**INSTRUCTIONS TO FOLLOW:** Beginning with the first line of the data below, set down each line exactly through the line that contains "parameter s_idle = 2'd0;".

**THE DATA:**
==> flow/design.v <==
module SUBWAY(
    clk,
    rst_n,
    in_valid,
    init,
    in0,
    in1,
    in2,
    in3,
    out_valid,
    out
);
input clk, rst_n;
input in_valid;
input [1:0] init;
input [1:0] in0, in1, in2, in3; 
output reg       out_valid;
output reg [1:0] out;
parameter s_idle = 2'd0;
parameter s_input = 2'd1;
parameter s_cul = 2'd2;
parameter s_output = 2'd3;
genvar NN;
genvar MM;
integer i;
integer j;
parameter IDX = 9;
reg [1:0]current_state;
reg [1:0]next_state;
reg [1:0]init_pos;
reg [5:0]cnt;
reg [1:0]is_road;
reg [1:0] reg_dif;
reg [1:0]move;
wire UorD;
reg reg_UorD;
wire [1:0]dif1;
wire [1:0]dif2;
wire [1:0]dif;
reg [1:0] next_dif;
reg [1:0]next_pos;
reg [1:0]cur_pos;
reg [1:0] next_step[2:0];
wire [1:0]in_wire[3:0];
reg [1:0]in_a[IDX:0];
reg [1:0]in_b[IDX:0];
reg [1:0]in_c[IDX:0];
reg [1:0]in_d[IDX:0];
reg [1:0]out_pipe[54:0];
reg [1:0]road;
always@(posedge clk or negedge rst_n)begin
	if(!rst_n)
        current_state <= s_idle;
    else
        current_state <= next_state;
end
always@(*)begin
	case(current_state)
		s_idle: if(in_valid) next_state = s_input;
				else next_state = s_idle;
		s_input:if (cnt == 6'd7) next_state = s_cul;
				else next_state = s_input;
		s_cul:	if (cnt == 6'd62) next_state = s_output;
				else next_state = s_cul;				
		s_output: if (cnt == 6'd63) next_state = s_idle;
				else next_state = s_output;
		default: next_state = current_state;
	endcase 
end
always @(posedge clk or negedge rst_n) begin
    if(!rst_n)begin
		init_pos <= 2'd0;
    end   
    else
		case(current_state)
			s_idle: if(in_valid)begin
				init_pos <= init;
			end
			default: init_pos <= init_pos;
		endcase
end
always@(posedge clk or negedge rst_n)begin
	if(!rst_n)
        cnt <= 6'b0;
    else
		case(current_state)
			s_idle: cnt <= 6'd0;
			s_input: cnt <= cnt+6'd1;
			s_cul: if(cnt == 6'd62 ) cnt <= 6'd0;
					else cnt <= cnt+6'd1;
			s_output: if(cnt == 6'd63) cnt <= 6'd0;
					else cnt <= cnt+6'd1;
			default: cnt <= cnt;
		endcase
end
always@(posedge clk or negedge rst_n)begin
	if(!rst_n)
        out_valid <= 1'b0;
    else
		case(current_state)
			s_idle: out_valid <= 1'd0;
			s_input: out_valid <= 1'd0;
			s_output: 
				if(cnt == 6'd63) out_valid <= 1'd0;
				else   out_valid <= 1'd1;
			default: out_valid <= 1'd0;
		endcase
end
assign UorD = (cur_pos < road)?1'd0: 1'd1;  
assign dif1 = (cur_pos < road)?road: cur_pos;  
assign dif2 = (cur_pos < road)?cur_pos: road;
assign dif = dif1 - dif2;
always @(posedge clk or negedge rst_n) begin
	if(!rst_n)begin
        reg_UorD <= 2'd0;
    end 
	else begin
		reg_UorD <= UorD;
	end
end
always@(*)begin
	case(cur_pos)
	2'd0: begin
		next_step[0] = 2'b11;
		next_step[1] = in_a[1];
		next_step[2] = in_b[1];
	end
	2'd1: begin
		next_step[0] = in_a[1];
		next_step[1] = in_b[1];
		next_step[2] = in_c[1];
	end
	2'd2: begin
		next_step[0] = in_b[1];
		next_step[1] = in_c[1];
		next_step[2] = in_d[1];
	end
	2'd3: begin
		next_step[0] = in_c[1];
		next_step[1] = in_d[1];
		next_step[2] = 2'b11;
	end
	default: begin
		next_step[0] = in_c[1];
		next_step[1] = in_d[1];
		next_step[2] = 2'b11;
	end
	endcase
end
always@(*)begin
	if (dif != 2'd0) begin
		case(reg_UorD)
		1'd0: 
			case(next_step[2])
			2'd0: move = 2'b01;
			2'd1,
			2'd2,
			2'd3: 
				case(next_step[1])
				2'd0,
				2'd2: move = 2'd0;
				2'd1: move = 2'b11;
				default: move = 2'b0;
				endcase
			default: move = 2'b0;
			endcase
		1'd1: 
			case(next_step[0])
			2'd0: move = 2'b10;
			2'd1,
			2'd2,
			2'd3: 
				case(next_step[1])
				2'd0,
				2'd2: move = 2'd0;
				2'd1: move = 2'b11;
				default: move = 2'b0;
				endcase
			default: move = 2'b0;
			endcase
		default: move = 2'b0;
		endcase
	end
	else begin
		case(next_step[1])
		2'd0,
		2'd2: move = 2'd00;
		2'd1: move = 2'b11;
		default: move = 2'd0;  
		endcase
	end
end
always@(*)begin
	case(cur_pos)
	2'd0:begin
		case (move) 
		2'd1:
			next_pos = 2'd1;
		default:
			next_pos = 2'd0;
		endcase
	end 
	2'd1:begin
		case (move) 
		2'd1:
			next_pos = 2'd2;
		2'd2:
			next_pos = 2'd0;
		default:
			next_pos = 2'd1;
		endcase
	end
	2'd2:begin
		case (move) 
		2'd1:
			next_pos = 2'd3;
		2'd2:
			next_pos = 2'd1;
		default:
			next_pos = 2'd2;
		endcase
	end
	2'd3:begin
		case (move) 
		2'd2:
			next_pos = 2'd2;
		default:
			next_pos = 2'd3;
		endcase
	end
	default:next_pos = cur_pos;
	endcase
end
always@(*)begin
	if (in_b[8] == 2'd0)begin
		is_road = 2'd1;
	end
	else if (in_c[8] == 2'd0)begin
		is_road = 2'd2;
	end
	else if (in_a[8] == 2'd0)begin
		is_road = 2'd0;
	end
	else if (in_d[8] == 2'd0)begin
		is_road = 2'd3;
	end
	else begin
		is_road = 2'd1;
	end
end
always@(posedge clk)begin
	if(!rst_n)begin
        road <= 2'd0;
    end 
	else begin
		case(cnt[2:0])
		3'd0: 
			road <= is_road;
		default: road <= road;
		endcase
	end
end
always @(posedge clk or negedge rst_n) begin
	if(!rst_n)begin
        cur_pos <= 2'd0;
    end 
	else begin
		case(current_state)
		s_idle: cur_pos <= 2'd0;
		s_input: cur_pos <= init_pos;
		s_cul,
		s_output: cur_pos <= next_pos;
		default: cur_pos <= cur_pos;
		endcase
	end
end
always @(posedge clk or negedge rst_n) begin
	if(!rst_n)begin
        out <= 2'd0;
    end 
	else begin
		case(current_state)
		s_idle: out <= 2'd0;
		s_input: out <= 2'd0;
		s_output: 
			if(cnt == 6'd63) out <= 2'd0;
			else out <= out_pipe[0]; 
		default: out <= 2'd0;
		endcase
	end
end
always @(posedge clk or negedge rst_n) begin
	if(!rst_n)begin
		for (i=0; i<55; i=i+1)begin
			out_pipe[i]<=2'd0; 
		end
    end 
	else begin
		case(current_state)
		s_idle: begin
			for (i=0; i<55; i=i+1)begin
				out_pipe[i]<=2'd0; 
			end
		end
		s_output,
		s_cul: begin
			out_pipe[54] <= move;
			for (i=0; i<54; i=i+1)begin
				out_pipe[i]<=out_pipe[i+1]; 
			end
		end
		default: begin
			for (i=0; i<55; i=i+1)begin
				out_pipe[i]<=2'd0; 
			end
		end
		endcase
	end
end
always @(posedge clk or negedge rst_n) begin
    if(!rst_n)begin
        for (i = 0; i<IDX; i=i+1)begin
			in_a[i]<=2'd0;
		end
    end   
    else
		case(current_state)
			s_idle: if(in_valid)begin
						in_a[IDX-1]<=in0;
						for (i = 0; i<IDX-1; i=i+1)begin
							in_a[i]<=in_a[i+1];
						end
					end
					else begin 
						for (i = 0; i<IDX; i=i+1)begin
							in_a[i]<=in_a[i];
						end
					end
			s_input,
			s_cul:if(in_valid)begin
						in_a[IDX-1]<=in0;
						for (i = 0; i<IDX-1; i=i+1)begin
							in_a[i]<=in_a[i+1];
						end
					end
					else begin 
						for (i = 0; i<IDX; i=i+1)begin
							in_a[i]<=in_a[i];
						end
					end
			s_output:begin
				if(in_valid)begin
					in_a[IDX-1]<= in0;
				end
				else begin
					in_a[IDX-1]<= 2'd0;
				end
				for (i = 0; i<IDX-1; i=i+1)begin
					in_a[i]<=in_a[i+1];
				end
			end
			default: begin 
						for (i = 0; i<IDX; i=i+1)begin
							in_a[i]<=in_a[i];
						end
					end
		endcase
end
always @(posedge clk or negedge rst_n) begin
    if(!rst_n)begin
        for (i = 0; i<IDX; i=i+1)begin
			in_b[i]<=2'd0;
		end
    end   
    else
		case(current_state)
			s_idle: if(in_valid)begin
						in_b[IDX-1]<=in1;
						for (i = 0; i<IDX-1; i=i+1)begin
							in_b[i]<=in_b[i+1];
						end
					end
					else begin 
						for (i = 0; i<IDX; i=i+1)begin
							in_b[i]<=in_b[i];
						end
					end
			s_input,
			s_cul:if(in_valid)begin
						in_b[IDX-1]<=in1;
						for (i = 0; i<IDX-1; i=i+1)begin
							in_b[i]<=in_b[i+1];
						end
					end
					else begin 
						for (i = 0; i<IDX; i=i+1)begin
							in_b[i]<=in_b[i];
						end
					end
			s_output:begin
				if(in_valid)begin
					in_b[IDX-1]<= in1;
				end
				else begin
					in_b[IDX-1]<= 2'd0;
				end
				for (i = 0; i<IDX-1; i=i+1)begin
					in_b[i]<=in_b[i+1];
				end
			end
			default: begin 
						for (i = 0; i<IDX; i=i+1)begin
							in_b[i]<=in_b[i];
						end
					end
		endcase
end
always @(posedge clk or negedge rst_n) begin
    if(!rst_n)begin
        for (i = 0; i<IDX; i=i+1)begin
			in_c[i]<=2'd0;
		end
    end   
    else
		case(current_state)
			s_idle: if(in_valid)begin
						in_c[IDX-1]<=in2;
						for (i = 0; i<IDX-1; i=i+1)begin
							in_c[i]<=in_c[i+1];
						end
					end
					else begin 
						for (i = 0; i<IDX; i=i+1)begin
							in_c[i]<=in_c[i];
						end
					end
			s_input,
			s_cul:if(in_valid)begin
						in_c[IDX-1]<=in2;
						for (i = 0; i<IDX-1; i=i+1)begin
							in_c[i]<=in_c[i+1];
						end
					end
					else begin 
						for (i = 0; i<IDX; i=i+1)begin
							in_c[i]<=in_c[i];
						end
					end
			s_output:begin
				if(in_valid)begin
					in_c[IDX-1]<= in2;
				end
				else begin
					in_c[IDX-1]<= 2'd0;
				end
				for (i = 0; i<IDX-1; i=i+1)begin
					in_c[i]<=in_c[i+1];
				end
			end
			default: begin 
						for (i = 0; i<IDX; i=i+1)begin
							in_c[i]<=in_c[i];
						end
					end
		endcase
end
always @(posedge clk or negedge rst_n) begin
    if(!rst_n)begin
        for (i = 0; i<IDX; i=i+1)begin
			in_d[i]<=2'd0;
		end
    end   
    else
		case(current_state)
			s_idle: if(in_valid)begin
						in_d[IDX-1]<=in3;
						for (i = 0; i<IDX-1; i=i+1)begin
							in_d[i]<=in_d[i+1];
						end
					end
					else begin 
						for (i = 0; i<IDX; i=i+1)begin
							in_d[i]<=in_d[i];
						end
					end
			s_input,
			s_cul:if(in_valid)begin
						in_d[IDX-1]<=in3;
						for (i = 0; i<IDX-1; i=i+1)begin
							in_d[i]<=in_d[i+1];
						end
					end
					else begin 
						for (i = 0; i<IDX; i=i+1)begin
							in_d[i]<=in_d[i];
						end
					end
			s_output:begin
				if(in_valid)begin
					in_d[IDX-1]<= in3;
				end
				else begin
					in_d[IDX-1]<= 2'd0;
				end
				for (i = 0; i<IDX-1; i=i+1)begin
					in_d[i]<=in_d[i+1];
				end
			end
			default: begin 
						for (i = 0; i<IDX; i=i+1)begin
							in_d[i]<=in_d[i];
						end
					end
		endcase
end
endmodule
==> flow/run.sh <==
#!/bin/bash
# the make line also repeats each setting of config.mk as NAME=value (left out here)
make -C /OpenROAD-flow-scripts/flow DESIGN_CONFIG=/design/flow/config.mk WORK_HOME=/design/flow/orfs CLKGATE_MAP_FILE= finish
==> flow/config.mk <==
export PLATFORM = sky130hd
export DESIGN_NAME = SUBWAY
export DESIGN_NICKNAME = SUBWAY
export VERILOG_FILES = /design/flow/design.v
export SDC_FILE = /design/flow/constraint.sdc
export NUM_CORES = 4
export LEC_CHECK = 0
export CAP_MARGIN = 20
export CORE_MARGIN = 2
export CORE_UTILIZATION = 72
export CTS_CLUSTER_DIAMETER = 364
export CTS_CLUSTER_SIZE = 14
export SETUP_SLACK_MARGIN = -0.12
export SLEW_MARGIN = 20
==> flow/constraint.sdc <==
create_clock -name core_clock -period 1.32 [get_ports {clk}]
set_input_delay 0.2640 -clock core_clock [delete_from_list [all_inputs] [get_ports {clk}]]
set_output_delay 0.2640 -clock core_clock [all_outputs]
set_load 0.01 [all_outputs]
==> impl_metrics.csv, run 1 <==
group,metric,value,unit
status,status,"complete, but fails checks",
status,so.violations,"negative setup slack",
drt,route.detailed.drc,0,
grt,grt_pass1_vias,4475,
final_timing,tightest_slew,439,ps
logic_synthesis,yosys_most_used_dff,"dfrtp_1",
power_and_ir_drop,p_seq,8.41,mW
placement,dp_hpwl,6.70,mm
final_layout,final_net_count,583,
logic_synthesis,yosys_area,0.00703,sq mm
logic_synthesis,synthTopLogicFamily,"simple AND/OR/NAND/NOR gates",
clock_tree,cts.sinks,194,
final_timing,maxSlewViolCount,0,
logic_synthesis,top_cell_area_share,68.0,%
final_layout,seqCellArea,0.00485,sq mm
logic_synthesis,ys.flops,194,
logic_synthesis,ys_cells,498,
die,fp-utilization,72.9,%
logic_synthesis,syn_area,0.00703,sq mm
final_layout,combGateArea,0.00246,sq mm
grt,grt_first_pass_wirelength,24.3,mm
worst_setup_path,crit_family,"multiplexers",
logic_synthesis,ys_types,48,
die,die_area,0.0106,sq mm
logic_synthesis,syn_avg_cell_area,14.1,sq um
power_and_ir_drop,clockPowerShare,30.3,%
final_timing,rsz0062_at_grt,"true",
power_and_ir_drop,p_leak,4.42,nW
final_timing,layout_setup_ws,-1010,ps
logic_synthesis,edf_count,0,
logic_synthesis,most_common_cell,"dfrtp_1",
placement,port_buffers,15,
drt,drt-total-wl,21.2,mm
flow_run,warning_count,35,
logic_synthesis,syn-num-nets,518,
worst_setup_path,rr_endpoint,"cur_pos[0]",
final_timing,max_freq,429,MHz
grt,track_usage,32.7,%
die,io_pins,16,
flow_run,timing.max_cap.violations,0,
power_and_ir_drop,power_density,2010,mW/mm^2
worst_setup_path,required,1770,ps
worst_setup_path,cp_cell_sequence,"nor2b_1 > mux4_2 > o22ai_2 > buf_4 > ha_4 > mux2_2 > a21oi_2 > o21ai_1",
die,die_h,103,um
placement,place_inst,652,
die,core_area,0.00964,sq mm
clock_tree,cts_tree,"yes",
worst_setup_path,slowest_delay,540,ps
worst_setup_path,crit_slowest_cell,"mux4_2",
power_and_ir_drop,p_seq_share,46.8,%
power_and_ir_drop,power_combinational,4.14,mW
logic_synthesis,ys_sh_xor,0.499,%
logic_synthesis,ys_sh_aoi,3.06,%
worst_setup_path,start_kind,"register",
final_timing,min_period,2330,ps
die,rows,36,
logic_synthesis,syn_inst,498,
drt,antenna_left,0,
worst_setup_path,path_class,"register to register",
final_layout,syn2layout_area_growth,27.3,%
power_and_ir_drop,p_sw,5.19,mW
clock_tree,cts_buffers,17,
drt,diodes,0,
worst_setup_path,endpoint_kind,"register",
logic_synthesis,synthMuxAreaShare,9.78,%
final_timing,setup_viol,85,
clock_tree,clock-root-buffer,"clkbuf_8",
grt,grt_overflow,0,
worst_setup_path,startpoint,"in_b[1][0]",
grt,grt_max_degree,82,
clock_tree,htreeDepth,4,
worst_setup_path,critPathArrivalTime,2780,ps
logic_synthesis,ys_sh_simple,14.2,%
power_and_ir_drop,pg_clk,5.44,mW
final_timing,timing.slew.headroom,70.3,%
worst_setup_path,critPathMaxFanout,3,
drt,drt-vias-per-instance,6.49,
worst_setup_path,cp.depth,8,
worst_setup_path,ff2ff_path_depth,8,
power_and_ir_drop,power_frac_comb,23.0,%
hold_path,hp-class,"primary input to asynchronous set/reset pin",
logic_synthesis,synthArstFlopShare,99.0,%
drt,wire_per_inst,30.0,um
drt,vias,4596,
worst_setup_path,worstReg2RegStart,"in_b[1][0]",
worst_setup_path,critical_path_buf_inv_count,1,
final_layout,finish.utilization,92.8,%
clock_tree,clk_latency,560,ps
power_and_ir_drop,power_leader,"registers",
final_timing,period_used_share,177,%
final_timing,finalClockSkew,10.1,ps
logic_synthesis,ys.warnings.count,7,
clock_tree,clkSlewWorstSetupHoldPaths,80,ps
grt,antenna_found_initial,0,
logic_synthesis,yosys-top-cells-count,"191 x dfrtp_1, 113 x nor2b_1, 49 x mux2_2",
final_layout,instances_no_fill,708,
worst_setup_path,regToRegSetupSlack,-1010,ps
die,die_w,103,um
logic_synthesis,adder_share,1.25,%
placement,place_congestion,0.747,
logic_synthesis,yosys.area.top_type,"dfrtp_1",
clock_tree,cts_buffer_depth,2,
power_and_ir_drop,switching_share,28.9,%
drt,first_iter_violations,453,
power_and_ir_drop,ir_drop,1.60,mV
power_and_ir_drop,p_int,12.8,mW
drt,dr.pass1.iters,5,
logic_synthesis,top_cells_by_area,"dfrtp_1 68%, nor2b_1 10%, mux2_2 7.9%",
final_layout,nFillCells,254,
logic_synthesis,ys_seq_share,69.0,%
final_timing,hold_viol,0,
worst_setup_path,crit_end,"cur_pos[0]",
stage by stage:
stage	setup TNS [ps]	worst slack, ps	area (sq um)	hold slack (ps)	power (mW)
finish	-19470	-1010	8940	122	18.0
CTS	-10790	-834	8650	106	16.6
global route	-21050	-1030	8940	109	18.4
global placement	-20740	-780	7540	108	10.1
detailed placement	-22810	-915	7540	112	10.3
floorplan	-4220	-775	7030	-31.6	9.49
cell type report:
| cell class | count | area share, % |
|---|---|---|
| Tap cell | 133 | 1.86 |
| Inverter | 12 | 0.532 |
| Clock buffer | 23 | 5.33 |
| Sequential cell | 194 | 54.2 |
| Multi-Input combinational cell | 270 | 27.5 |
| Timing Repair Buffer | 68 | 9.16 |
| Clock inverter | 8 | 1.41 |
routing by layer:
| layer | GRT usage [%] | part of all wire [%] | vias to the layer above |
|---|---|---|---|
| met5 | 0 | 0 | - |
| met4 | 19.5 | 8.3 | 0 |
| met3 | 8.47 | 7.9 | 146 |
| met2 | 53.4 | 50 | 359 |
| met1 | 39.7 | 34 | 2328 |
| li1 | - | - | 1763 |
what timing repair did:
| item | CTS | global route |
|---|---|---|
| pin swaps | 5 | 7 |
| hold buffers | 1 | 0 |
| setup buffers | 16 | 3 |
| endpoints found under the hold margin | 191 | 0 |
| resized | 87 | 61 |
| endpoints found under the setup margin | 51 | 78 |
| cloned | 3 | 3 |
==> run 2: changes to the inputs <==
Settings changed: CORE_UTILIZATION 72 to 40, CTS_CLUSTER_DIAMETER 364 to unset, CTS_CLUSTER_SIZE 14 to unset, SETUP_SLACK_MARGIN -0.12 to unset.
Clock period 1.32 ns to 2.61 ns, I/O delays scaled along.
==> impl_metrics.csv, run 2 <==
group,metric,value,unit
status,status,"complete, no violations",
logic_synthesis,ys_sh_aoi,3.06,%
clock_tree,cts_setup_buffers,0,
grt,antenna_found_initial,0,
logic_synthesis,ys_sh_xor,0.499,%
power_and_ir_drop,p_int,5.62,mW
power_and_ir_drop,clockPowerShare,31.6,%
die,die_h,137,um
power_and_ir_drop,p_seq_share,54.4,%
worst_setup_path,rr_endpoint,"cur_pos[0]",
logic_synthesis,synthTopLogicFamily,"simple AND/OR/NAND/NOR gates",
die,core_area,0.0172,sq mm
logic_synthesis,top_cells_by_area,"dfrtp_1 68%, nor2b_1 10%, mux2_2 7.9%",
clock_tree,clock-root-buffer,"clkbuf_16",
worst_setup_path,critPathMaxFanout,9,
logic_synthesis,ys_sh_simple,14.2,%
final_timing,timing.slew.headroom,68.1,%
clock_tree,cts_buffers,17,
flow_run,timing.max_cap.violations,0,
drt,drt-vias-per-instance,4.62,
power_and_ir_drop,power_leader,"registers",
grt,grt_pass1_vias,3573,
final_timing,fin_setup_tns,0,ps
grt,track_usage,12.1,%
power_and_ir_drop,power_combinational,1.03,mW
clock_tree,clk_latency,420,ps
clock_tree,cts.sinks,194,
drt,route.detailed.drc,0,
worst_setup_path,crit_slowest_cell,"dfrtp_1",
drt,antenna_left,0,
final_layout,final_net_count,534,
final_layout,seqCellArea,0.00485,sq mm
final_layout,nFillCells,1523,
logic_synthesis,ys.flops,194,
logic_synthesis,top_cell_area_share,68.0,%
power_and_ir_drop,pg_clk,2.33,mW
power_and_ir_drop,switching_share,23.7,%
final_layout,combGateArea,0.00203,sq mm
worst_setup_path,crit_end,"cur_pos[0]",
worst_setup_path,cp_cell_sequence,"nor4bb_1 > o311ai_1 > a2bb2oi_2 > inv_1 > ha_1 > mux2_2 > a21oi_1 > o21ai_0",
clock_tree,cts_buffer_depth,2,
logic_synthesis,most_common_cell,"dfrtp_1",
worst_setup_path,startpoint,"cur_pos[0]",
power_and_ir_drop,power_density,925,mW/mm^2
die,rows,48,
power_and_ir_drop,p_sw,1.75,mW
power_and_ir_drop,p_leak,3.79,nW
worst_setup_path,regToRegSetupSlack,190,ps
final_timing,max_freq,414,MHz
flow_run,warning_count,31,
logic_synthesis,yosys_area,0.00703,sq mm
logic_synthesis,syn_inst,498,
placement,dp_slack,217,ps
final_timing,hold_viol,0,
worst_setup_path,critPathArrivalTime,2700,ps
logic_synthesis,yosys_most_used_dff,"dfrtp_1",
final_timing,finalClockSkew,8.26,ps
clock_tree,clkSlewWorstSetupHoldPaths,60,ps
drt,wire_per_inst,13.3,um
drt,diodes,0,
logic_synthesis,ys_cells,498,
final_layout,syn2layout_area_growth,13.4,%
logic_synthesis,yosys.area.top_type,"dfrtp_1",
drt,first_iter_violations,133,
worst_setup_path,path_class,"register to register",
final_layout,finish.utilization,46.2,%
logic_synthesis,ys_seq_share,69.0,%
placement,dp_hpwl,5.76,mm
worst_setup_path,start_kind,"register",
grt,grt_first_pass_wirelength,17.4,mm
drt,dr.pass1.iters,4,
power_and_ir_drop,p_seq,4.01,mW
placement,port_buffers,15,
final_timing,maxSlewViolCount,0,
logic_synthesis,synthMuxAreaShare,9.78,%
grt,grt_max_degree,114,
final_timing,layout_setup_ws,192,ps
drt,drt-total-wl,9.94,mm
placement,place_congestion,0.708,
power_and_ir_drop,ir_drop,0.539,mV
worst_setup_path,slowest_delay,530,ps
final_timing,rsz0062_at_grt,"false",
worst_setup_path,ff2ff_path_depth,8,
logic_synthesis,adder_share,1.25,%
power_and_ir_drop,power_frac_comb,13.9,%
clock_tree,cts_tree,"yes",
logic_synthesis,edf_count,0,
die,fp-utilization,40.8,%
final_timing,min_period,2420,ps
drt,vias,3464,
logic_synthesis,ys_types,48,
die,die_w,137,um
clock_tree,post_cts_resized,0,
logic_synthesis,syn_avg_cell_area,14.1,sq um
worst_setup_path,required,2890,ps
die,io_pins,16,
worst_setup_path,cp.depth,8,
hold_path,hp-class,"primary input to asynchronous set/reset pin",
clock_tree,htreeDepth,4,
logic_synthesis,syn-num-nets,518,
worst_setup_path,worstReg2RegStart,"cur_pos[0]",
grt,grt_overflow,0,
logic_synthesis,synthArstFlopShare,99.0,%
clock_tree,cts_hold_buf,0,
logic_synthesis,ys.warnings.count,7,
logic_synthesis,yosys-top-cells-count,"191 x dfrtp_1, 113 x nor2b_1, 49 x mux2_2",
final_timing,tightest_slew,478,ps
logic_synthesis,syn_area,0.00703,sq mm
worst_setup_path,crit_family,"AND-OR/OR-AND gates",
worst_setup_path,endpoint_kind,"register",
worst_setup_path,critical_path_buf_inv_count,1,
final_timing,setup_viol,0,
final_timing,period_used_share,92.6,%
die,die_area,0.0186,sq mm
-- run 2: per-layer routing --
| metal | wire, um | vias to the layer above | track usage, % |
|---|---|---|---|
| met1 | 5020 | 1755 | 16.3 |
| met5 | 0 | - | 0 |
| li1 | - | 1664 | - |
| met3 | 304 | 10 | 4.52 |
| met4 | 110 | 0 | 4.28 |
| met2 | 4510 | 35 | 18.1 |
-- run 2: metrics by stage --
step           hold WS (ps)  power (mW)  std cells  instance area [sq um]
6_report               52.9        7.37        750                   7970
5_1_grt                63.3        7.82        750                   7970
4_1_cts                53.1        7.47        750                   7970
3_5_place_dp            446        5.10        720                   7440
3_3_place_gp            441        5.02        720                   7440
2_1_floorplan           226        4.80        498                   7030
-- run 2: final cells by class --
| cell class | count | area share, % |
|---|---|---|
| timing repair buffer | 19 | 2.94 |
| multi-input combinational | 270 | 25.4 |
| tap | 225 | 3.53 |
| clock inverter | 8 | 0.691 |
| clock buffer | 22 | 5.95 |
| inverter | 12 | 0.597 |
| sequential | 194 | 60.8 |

**ANSWER:**
==> flow/design.v <==
module SUBWAY(
    clk,
    rst_n,
    in_valid,
    init,
    in0,
    in1,
    in2,
    in3,
    out_valid,
    out
);
input clk, rst_n;
input in_valid;
input [1:0] init;
input [1:0] in0, in1, in2, in3; 
output reg       out_valid;
output reg [1:0] out;
parameter s_idle = 2'd0;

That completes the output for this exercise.